President Clinton signs the Violence Against Women Act into law on September 13, 1994. The Act strengthens laws against sexual assault, domestic violence, and stalking and provides much-needed funding for prevention, prosecution, and victim services efforts. The Act also established the Office on Violence Against Women within the Department of Justice.
The VAWA is reauthorized easily in a bipartisan vote in 2000 under Clinton.
The VAWA is again reauthorized easily in a bipartisan vote in 2005 under President Bush.
In April 2012, the Senate votes to reauthorize the VAWA.
But the House passes its own measure, omitting provisions of the Senate bill that would protect LGBTQ folks, Native Americans living on reservations, and undocumented immigrants who are victims of domestic violence.

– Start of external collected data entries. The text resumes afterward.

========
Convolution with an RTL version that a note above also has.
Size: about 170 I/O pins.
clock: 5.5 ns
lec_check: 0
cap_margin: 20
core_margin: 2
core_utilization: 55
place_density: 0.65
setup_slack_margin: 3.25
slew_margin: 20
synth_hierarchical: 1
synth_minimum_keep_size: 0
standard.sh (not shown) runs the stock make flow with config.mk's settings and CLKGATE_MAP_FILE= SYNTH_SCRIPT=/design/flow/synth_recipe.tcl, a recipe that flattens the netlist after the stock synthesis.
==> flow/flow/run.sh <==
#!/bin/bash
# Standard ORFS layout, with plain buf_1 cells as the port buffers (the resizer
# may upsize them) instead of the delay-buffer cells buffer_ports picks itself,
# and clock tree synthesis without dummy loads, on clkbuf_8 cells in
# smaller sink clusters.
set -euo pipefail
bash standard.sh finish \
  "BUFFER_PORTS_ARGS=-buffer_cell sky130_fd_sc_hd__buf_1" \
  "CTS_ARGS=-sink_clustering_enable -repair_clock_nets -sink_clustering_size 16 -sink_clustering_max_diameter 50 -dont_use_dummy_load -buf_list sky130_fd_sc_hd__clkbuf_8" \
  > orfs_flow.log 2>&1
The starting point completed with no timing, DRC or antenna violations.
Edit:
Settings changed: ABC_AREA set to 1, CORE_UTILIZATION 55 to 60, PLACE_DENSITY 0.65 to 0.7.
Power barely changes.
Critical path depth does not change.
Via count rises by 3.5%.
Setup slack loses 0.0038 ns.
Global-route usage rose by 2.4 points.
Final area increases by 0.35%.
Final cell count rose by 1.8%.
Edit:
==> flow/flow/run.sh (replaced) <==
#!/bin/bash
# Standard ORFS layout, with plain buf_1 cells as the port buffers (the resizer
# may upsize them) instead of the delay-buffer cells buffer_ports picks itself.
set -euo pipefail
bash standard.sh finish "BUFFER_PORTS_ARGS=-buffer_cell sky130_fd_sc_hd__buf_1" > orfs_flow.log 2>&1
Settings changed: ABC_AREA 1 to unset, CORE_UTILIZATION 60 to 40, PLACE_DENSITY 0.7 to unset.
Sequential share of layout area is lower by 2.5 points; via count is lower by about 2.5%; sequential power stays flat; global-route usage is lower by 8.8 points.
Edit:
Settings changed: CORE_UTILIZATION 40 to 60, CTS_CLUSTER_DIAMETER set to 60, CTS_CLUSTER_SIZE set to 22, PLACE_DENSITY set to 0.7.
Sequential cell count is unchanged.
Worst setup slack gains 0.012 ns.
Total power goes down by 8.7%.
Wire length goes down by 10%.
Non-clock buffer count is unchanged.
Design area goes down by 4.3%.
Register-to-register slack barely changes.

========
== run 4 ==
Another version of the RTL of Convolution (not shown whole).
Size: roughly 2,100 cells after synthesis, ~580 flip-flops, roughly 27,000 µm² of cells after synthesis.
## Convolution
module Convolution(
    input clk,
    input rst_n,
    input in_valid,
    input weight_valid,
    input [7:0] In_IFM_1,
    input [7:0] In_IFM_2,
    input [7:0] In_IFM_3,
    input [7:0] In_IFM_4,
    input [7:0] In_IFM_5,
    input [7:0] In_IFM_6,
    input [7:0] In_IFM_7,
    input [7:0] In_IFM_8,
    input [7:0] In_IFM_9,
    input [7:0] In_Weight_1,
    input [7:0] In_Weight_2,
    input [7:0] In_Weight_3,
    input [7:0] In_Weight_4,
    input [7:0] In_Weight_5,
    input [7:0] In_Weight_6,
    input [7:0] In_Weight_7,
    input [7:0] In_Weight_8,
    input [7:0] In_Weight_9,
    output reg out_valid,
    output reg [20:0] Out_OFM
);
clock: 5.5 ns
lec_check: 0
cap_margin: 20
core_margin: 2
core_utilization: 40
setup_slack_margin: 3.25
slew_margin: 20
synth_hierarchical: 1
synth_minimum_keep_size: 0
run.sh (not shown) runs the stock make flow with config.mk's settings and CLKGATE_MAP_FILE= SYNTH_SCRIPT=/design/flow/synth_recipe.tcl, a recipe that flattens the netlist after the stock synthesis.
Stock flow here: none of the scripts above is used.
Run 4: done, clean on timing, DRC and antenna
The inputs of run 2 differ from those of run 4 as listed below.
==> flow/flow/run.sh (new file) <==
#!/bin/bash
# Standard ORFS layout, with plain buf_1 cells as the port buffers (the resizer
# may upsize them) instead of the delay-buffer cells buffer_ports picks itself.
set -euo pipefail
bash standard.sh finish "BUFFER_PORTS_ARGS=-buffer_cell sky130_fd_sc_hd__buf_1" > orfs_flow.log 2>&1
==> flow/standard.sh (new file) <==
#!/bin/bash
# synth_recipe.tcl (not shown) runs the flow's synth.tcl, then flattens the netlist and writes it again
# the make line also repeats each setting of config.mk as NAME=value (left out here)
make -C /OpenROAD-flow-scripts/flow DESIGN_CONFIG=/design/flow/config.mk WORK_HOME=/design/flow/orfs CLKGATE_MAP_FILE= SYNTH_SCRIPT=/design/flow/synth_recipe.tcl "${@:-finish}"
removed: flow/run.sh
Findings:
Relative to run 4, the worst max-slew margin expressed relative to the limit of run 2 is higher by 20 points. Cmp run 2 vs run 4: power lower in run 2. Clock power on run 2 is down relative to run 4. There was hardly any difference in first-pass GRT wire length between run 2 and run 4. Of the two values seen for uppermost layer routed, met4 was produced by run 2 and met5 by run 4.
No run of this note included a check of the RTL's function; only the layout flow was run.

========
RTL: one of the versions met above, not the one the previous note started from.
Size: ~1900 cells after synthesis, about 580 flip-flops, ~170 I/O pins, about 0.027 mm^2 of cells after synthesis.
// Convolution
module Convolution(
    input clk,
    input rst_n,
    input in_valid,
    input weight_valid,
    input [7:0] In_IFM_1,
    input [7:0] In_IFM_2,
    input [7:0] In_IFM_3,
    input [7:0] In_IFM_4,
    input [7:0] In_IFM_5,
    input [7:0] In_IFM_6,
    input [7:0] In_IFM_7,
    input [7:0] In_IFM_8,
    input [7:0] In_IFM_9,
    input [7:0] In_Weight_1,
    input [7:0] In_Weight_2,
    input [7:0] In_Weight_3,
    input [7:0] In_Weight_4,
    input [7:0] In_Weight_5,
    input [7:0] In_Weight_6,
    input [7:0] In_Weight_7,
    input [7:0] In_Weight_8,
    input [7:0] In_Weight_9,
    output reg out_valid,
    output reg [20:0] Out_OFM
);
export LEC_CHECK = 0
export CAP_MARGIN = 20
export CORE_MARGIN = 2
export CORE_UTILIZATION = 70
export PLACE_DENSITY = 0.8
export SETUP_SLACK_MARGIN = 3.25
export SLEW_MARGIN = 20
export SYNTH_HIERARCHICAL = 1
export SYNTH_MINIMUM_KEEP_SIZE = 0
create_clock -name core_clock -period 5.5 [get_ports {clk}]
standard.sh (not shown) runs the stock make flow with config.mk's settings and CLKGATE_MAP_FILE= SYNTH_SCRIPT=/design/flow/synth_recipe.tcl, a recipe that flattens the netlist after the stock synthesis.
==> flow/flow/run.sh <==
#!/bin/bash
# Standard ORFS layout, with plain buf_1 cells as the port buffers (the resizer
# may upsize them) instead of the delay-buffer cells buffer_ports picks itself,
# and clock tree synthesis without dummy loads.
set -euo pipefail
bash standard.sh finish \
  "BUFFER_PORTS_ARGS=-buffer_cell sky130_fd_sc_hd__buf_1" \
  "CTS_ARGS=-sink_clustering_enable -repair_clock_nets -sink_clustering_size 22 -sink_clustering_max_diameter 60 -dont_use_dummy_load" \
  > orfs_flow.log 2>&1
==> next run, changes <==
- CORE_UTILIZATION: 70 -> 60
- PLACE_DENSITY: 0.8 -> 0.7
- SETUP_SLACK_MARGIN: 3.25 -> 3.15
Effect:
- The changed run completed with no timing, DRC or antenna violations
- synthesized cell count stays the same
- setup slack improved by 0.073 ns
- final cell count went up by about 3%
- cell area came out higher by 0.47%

Republicans refuse to compromise on these provisions. Apparently, it’s worth scrapping the whole bill rather than ensuring that these three vulnerable groups are protected.
On January 2, 2013, the Senate’s 2012 reauthorization of VAWA is not brought up for a vote in the House, and the law is allowed to expire after 18 years in effect.
As I write this, the bill has been reintroduced and will likely pass in the Senate today. But House Republicans are continuing to stall, refusing to budge on the protections for Native American women.